═══ DATA PROVIDED

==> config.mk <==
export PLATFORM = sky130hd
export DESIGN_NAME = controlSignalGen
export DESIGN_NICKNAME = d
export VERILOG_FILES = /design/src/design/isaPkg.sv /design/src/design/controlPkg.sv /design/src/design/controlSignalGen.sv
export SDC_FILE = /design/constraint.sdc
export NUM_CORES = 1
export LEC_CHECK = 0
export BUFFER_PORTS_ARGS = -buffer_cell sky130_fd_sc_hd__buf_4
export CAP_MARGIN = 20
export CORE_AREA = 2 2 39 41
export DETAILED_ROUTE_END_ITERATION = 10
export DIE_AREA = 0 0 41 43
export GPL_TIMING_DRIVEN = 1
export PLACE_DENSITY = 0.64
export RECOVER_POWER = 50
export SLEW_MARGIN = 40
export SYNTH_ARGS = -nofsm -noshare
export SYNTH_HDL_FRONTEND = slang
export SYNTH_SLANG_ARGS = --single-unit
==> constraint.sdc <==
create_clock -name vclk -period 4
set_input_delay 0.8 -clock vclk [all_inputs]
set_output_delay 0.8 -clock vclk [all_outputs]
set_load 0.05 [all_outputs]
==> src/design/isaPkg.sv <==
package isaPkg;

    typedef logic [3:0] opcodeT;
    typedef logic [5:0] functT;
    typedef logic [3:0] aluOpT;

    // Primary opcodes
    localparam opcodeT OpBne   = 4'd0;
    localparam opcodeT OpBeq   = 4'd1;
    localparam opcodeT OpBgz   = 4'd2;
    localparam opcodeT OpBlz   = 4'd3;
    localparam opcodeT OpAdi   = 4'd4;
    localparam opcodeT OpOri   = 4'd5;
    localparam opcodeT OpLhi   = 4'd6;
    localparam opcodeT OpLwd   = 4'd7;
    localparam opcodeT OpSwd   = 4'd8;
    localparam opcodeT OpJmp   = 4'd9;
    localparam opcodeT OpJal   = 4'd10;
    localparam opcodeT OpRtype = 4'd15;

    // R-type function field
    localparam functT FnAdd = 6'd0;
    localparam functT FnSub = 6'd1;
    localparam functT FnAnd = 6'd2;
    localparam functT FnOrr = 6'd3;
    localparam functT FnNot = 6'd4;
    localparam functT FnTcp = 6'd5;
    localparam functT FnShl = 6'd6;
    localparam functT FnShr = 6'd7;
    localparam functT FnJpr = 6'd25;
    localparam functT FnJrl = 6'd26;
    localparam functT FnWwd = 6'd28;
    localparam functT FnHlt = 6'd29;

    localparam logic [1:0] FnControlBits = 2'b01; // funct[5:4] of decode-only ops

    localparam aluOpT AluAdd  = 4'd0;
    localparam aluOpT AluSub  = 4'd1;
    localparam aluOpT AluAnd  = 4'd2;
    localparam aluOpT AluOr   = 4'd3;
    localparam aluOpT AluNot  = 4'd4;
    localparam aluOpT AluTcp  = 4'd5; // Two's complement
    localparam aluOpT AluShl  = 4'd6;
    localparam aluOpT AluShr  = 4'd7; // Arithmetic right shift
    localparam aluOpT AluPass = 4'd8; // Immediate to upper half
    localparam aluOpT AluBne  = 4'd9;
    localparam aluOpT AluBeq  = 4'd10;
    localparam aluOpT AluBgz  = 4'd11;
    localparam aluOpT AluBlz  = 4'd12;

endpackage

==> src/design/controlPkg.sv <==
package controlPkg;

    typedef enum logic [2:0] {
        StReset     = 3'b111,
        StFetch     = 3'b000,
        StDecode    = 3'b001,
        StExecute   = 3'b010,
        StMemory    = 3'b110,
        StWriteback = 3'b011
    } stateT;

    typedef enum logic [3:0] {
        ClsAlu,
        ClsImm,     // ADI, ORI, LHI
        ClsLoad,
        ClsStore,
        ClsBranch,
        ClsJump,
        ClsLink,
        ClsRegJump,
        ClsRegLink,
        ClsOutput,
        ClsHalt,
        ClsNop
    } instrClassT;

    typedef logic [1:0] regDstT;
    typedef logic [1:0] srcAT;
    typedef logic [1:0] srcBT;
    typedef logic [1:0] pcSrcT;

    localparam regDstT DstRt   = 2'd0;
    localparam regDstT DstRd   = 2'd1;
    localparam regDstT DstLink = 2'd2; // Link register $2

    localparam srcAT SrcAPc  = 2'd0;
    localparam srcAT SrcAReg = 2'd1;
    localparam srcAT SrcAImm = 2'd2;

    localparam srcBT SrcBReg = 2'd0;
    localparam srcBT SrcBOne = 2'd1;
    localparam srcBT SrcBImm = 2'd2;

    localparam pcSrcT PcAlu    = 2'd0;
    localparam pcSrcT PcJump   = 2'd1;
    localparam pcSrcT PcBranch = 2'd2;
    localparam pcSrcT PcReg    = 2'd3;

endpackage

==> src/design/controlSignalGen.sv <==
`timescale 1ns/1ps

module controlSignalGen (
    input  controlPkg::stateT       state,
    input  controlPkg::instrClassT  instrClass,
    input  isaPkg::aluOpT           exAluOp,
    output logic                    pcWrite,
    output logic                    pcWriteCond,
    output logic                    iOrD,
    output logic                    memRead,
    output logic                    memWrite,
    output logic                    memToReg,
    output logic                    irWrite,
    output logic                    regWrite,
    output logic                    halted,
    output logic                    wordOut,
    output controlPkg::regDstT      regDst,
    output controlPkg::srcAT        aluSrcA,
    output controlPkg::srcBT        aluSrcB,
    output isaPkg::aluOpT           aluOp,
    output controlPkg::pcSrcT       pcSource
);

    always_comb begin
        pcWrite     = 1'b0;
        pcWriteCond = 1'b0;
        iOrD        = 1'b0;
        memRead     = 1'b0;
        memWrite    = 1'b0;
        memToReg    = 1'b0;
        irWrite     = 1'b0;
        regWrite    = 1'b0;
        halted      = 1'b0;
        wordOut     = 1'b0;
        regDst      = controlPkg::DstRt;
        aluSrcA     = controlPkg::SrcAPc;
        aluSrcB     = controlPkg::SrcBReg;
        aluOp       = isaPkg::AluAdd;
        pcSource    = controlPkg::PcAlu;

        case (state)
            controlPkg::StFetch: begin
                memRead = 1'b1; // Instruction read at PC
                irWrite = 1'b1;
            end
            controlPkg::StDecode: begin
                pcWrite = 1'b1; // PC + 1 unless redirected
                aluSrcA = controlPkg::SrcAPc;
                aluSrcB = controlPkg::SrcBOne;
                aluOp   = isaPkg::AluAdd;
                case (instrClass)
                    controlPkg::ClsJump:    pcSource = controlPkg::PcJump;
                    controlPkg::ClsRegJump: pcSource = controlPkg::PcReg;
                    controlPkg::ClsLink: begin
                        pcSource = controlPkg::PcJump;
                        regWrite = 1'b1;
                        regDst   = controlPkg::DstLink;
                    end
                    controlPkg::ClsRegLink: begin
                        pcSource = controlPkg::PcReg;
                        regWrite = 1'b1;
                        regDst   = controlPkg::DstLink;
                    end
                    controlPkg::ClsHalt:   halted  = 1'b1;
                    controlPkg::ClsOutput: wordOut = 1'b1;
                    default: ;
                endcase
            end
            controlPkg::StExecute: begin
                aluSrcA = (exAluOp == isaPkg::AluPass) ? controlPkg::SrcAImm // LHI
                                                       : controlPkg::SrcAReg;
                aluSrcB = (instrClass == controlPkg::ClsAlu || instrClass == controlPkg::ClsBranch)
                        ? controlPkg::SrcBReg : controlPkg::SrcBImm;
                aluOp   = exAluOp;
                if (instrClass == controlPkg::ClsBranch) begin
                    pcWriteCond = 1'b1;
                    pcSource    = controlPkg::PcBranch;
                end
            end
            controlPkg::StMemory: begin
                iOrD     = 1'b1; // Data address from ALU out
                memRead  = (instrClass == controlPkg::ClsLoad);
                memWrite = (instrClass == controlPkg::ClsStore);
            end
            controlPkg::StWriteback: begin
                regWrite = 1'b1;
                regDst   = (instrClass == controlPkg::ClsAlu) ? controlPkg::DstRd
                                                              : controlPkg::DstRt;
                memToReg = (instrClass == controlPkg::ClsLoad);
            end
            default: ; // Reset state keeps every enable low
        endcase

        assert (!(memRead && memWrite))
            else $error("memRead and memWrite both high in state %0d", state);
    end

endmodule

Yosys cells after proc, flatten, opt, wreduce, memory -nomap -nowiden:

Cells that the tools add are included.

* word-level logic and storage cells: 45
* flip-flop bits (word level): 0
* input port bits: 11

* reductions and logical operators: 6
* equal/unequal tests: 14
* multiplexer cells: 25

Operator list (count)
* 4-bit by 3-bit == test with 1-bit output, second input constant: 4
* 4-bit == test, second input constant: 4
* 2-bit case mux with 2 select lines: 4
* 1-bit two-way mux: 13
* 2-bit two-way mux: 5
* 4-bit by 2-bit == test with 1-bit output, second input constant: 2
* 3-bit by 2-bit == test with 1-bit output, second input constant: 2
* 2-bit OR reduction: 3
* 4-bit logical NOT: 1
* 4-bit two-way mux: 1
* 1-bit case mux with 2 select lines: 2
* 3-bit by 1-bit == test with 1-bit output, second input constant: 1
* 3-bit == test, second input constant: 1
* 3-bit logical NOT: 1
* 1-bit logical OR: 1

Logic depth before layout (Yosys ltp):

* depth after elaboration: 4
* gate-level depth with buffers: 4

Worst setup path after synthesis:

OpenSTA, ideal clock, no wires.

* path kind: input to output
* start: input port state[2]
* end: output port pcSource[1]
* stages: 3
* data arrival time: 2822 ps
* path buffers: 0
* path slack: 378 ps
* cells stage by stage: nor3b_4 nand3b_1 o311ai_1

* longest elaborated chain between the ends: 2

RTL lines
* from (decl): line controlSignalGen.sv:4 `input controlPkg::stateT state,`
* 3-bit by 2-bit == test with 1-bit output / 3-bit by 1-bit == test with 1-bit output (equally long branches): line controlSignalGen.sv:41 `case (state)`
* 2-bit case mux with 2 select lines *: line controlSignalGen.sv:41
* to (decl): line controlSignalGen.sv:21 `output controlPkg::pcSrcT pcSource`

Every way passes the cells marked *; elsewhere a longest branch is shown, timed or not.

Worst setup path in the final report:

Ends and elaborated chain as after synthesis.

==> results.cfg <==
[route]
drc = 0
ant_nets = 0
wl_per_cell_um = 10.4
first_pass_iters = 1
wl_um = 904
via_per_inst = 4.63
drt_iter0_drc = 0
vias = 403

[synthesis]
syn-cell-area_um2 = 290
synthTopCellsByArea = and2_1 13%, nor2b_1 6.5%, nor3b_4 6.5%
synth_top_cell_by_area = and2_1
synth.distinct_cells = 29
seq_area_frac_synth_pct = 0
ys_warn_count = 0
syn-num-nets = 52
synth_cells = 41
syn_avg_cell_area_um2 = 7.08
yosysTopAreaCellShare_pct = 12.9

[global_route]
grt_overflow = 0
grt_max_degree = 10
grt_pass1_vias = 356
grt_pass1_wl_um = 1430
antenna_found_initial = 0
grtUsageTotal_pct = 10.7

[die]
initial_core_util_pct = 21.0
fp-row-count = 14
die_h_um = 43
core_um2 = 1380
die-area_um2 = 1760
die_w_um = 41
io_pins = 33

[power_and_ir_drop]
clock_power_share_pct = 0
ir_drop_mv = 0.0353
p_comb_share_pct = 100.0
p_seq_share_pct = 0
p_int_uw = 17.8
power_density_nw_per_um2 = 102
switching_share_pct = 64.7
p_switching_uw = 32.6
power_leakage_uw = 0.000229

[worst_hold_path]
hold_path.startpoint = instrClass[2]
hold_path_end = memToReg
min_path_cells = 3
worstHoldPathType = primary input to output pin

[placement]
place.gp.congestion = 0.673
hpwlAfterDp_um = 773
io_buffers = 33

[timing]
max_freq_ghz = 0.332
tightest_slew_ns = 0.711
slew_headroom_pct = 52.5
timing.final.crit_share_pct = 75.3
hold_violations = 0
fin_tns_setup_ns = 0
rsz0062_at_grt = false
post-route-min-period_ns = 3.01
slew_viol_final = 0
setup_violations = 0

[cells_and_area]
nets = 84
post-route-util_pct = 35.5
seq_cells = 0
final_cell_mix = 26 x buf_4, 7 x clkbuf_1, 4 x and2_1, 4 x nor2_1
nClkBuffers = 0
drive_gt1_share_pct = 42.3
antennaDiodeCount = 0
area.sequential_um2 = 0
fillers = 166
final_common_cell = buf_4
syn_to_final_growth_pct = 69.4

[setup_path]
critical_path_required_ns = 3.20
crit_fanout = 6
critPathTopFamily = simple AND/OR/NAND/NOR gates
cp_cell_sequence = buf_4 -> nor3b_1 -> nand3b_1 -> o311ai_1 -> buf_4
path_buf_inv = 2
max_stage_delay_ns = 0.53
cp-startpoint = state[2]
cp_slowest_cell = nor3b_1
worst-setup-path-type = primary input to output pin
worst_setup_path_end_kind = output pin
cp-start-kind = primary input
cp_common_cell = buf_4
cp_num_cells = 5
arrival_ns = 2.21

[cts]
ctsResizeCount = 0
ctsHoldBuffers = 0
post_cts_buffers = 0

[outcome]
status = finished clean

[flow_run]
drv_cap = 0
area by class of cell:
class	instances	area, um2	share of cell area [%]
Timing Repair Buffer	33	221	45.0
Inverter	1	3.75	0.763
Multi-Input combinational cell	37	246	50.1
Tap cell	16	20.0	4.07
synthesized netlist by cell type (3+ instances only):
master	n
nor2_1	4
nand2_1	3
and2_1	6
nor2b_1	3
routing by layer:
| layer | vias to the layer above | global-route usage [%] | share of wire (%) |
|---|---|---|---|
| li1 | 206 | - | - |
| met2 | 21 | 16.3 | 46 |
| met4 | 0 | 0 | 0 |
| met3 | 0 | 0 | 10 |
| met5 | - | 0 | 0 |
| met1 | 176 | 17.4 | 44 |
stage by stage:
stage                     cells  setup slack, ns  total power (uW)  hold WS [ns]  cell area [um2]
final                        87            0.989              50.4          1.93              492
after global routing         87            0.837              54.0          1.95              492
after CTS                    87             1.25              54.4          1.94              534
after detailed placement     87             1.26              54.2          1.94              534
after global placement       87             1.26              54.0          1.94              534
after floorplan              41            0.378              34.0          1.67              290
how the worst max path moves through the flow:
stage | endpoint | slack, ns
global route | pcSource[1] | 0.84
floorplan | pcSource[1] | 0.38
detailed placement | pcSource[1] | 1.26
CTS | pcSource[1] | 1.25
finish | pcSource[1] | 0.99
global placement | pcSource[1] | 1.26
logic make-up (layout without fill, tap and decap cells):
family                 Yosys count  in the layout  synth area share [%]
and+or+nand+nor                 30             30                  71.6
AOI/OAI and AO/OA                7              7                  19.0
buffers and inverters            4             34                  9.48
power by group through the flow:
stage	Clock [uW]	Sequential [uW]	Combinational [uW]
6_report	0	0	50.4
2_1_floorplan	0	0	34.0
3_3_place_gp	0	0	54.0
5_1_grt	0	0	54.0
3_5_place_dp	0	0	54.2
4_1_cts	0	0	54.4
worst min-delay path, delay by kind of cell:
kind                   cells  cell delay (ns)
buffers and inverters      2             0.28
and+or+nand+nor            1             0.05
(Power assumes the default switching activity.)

══════

[EXERCISE REQUIREMENTS]: Given the records above, return exactly the lines starting at the line containing "crit_fanout = 6" and ending at the line containing "cp_num_cells = 5", including both.

[REPLY TO THE TASK]:
crit_fanout = 6
critPathTopFamily = simple AND/OR/NAND/NOR gates
cp_cell_sequence = buf_4 -> nor3b_1 -> nand3b_1 -> o311ai_1 -> buf_4
path_buf_inv = 2
max_stage_delay_ns = 0.53
cp-startpoint = state[2]
cp_slowest_cell = nor3b_1
worst-setup-path-type = primary input to output pin
worst_setup_path_end_kind = output pin
cp-start-kind = primary input
cp_common_cell = buf_4
cp_num_cells = 5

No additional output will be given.